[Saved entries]
=-=-=-=-=
==> src/rtl/armleocpu_storebuffer.sv <==
// Posted-write store buffer: in-order FIFO of word stores drained over a valid/ready bus,
// with a sticky write-error flag. Optional macro ARMLEOCPU_STOREBUF_HAZARD_EN selects exact
// load-address hazard detection instead of the conservative "not empty" stall.
module armleocpu_storebuffer #(
    parameter int unsigned DEPTH = 4,
    parameter int unsigned AW    = 32,
    localparam int unsigned CW   = $clog2(DEPTH) + 1
) (
    input  logic          clk,
    input  logic          rst_n,

    input  logic          i_store_valid,
    output logic          o_store_ready,
    input  logic [AW-1:0] i_store_addr,
    input  logic [31:0]   i_store_data,
    input  logic [3:0]    i_store_mask,

    output logic          o_m_valid,
    input  logic          i_m_ready,
    output logic [AW-1:0] o_m_addr,
    output logic [31:0]   o_m_data,
    output logic [3:0]    o_m_strb,
    input  logic [1:0]    i_m_resp,

    output logic          o_empty,
    output logic [CW-1:0] o_count,

    input  logic [AW-1:0] i_load_addr,
    output logic          o_load_hazard,

    output logic          o_store_error,
    output logic [AW-1:0] o_store_error_addr,
    input  logic          i_store_error_clear
);

    localparam int unsigned PW = CW - 1;

    logic [AW-3:0] r_addr [DEPTH];
    logic [31:0]   r_data [DEPTH];
    logic [3:0]    r_strb [DEPTH];

    // Pointers carry one extra MSB so full and empty are distinguishable.
    logic [PW:0]   r_wptr;
    logic [PW:0]   r_rptr;
    logic          r_error;
    logic [AW-1:0] r_error_addr;

    logic [PW-1:0] w_widx;
    logic [PW-1:0] w_ridx;
    logic [CW-1:0] w_count;
    logic          w_empty;
    logic          w_full;
    logic          w_push;
    logic          w_pop;
    logic          w_new_error;
    logic          w_hazard;
    logic          w_unused;

    assign w_widx  = r_wptr[PW-1:0];
    assign w_ridx  = r_rptr[PW-1:0];
    assign w_count = r_wptr - r_rptr;
    assign w_empty = (w_count == '0);
    assign w_full  = (w_count == CW'(DEPTH));

    assign w_push = i_store_valid && !w_full && (i_store_mask != 4'b0000);
    assign w_pop  = !w_empty && i_m_ready;
    // A fresh error wins over a same-cycle clear and recaptures the address.
    assign w_new_error = w_pop && (i_m_resp != 2'b00) && (!r_error || i_store_error_clear);

    assign w_unused = ^{i_store_addr[1:0], i_load_addr[1:0]};

    always_ff @(posedge clk or negedge rst_n) begin
        if (!rst_n) begin
            r_wptr <= '0;
            r_rptr <= '0;
        end else begin
            if (w_push) begin
                r_wptr <= r_wptr + 1'b1;
            end
            if (w_pop) begin
                r_rptr <= r_rptr + 1'b1;
            end
        end
    end

    // Entry storage needs no reset: contents are only observed while occupied.
    always_ff @(posedge clk) begin
        if (w_push) begin
            r_addr[w_widx] <= i_store_addr[AW-1:2];
            r_data[w_widx] <= i_store_data;
            r_strb[w_widx] <= i_store_mask;
        end
    end

    always_ff @(posedge clk or negedge rst_n) begin
        if (!rst_n) begin
            r_error      <= 1'b0;
            r_error_addr <= '0;
        end else if (w_new_error) begin
            r_error      <= 1'b1;
            r_error_addr <= {r_addr[w_ridx], 2'b00};
        end else if (i_store_error_clear) begin
            r_error      <= 1'b0;
        end
    end

`ifdef ARMLEOCPU_STOREBUF_HAZARD_EN
    always_comb begin
        w_hazard = 1'b0;
        for (int i = 0; i < DEPTH; i++) begin
            logic [PW-1:0] off;
            off = PW'(i) - w_ridx;
            if ((CW'(off) < w_count) && (r_addr[i] == i_load_addr[AW-1:2])) begin
                w_hazard = 1'b1;
            end
        end
    end
`else
    logic w_unused_load;
    assign w_unused_load = ^i_load_addr;
    assign w_hazard      = !w_empty;
`endif

    always_comb begin
        o_store_ready      = !w_full;
        o_m_valid          = !w_empty;
        o_m_addr           = '0;
        o_m_data           = '0;
        o_m_strb           = '0;
        if (!w_empty) begin
            o_m_addr = {r_addr[w_ridx], 2'b00};
            o_m_data = r_data[w_ridx];
            o_m_strb = r_strb[w_ridx];
        end
        o_empty            = w_empty;
        o_count            = w_count;
        o_load_hazard      = w_hazard;
        o_store_error      = r_error;
        o_store_error_addr = r_error_addr;
    end

endmodule
**src/rtl/fpu_issue_ctrl.sv**
```systemverilog
// fpu_issue_ctrl: queues add/sub commands, issues them one at a time to
// MINHA_FPU, holds operands for FPU_LATENCY cycles, then captures the result
// and status for a valid/ready response. Keeps an OR-accumulated sticky status.
// Optional feature macro: FPU_ISSUE_SEQ_TAG_EN adds an 8-bit sequence tag
// that follows each command and is returned on rsp_tag.
module fpu_issue_ctrl #(
  parameter int unsigned FPU_LATENCY = 10,
  parameter int unsigned CMD_DEPTH   = 4
) (
  input  logic        clk,
  input  logic        reset,
  input  logic        cmd_valid,
  output logic        cmd_ready,
  input  logic [31:0] cmd_a,
  input  logic [31:0] cmd_b,
  input  logic        cmd_op,
  output logic [31:0] fpu_op_a,
  output logic [31:0] fpu_op_b,
  output logic        fpu_op_select,
  input  logic [31:0] fpu_data,
  input  logic [3:0]  fpu_status,
  output logic        rsp_valid,
  input  logic        rsp_ready,
  output logic [31:0] rsp_data,
  output logic [3:0]  rsp_status,
  output logic [3:0]  sticky_status,
  input  logic        clear_sticky,
  output logic        busy
`ifdef FPU_ISSUE_SEQ_TAG_EN
  ,
  output logic [7:0]  rsp_tag
`endif
);

  localparam int unsigned PTR_W = $clog2(CMD_DEPTH);
  localparam int unsigned OCC_W = PTR_W + 1;
  localparam int unsigned CNT_W = (FPU_LATENCY > 1) ? $clog2(FPU_LATENCY) : 1;

  typedef struct packed {
`ifdef FPU_ISSUE_SEQ_TAG_EN
    logic [7:0]  tag;
`endif
    logic        op;
    logic [31:0] a;
    logic [31:0] b;
  } cmd_entry_t;

  typedef enum logic [1:0] {
    IDLE = 2'd0,
    WAIT = 2'd1,
    DONE = 2'd2
  } state_t;

  cmd_entry_t fifo_mem [CMD_DEPTH];
  cmd_entry_t wr_entry_c;
  cmd_entry_t head_c;

  logic [PTR_W-1:0] wptr;
  logic [PTR_W-1:0] rptr;
  logic [OCC_W-1:0] occ;
  logic [OCC_W-1:0] occ_nxt_c;

  state_t           state;
  state_t           state_nxt_c;
  logic [CNT_W-1:0] cnt;
  logic [CNT_W-1:0] cnt_nxt_c;

  logic push_c;
  logic pop_c;
  logic capture_c;
  logic rsp_done_c;
  logic empty_c;

`ifdef FPU_ISSUE_SEQ_TAG_EN
  logic [7:0] seq_tag;
  logic [7:0] issue_tag;
`endif

  assign empty_c   = (occ == '0);
  assign cmd_ready = (occ != OCC_W'(CMD_DEPTH)) && !reset;
  assign push_c    = cmd_valid && cmd_ready;
  assign head_c    = fifo_mem[rptr];

  // Pack the incoming command into a FIFO entry
  always_comb begin
    wr_entry_c    = '0;
    wr_entry_c.op = cmd_op;
    wr_entry_c.a  = cmd_a;
    wr_entry_c.b  = cmd_b;
`ifdef FPU_ISSUE_SEQ_TAG_EN
    wr_entry_c.tag = seq_tag;
`endif
  end

  // Occupancy after this edge's push/pop
  always_comb begin
    occ_nxt_c = occ;
    case ({push_c, pop_c})
      2'b10:   occ_nxt_c = occ + OCC_W'(1);
      2'b01:   occ_nxt_c = occ - OCC_W'(1);
      default: occ_nxt_c = occ;
    endcase
  end

  // FIFO storage; contents need no reset since occupancy gates reads
  always_ff @(posedge clk) begin
    if (push_c) begin
      fifo_mem[wptr] <= wr_entry_c;
    end
  end

  // FIFO pointers and occupancy
  always_ff @(posedge clk) begin
    if (reset) begin
      wptr <= '0;
      rptr <= '0;
      occ  <= '0;
    end else begin
      if (push_c) wptr <= wptr + PTR_W'(1);
      if (pop_c)  rptr <= rptr + PTR_W'(1);
      occ <= occ_nxt_c;
    end
  end

  // FSM state and hold counter registers
  always_ff @(posedge clk) begin
    if (reset) begin
      state <= IDLE;
      cnt   <= '0;
    end else begin
      state <= state_nxt_c;
      cnt   <= cnt_nxt_c;
    end
  end

  // FSM next state: issue from FIFO, hold operands, then present the response
  always_comb begin
    state_nxt_c = state;
    cnt_nxt_c   = cnt;
    pop_c       = 1'b0;
    capture_c   = 1'b0;
    rsp_done_c  = 1'b0;
    case (state)
      IDLE: begin
        if (!empty_c) begin
          pop_c       = 1'b1;
          cnt_nxt_c   = CNT_W'(FPU_LATENCY - 1);
          state_nxt_c = WAIT;
        end
      end
      WAIT: begin
        if (cnt != '0) begin
          cnt_nxt_c = cnt - CNT_W'(1);
        end else begin
          capture_c   = 1'b1;
          state_nxt_c = DONE;
        end
      end
      DONE: begin
        if (rsp_valid && rsp_ready) begin
          rsp_done_c  = 1'b1;
          state_nxt_c = IDLE;
        end
      end
      default: state_nxt_c = IDLE;
    endcase
  end

  // Operand issue, result capture, sticky flags and busy
  always_ff @(posedge clk) begin
    if (reset) begin
      fpu_op_a      <= '0;
      fpu_op_b      <= '0;
      fpu_op_select <= 1'b0;
      rsp_valid     <= 1'b0;
      rsp_data      <= '0;
      rsp_status    <= '0;
      sticky_status <= '0;
      busy          <= 1'b0;
    end else begin
      if (pop_c) begin
        fpu_op_a      <= head_c.a;
        fpu_op_b      <= head_c.b;
        fpu_op_select <= head_c.op;
      end
      if (capture_c) begin
        rsp_data   <= fpu_data;
        rsp_status <= fpu_status;
        rsp_valid  <= 1'b1;
      end else if (rsp_done_c) begin
        rsp_valid <= 1'b0;
      end
      // A capture on a clearing edge keeps the new status
      if (capture_c) begin
        sticky_status <= (clear_sticky ? 4'b0000 : sticky_status) | fpu_status;
      end else if (clear_sticky) begin
        sticky_status <= '0;
      end
      busy <= (state_nxt_c != IDLE) || (occ_nxt_c != '0);
    end
  end

`ifdef FPU_ISSUE_SEQ_TAG_EN
  // Sequence tag: assigned at acceptance, follows the command to the response
  always_ff @(posedge clk) begin
    if (reset) begin
      seq_tag   <= '0;
      issue_tag <= '0;
      rsp_tag   <= '0;
    end else begin
      if (push_c)    seq_tag   <= seq_tag + 8'd1;
      if (pop_c)     issue_tag <= head_c.tag;
      if (capture_c) rsp_tag   <= issue_tag;
    end
  end
`endif

endmodule
```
=-=-=-=-=
The answer should be all lines from the entries above that hold the word "unsigned".

    parameter int unsigned DEPTH = 4,
    parameter int unsigned AW    = 32,
    localparam int unsigned CW   = $clog2(DEPTH) + 1
    localparam int unsigned PW = CW - 1;
  parameter int unsigned FPU_LATENCY = 10,
  parameter int unsigned CMD_DEPTH   = 4
  localparam int unsigned PTR_W = $clog2(CMD_DEPTH);
  localparam int unsigned OCC_W = PTR_W + 1;
  localparam int unsigned CNT_W = (FPU_LATENCY > 1) ? $clog2(FPU_LATENCY) : 1;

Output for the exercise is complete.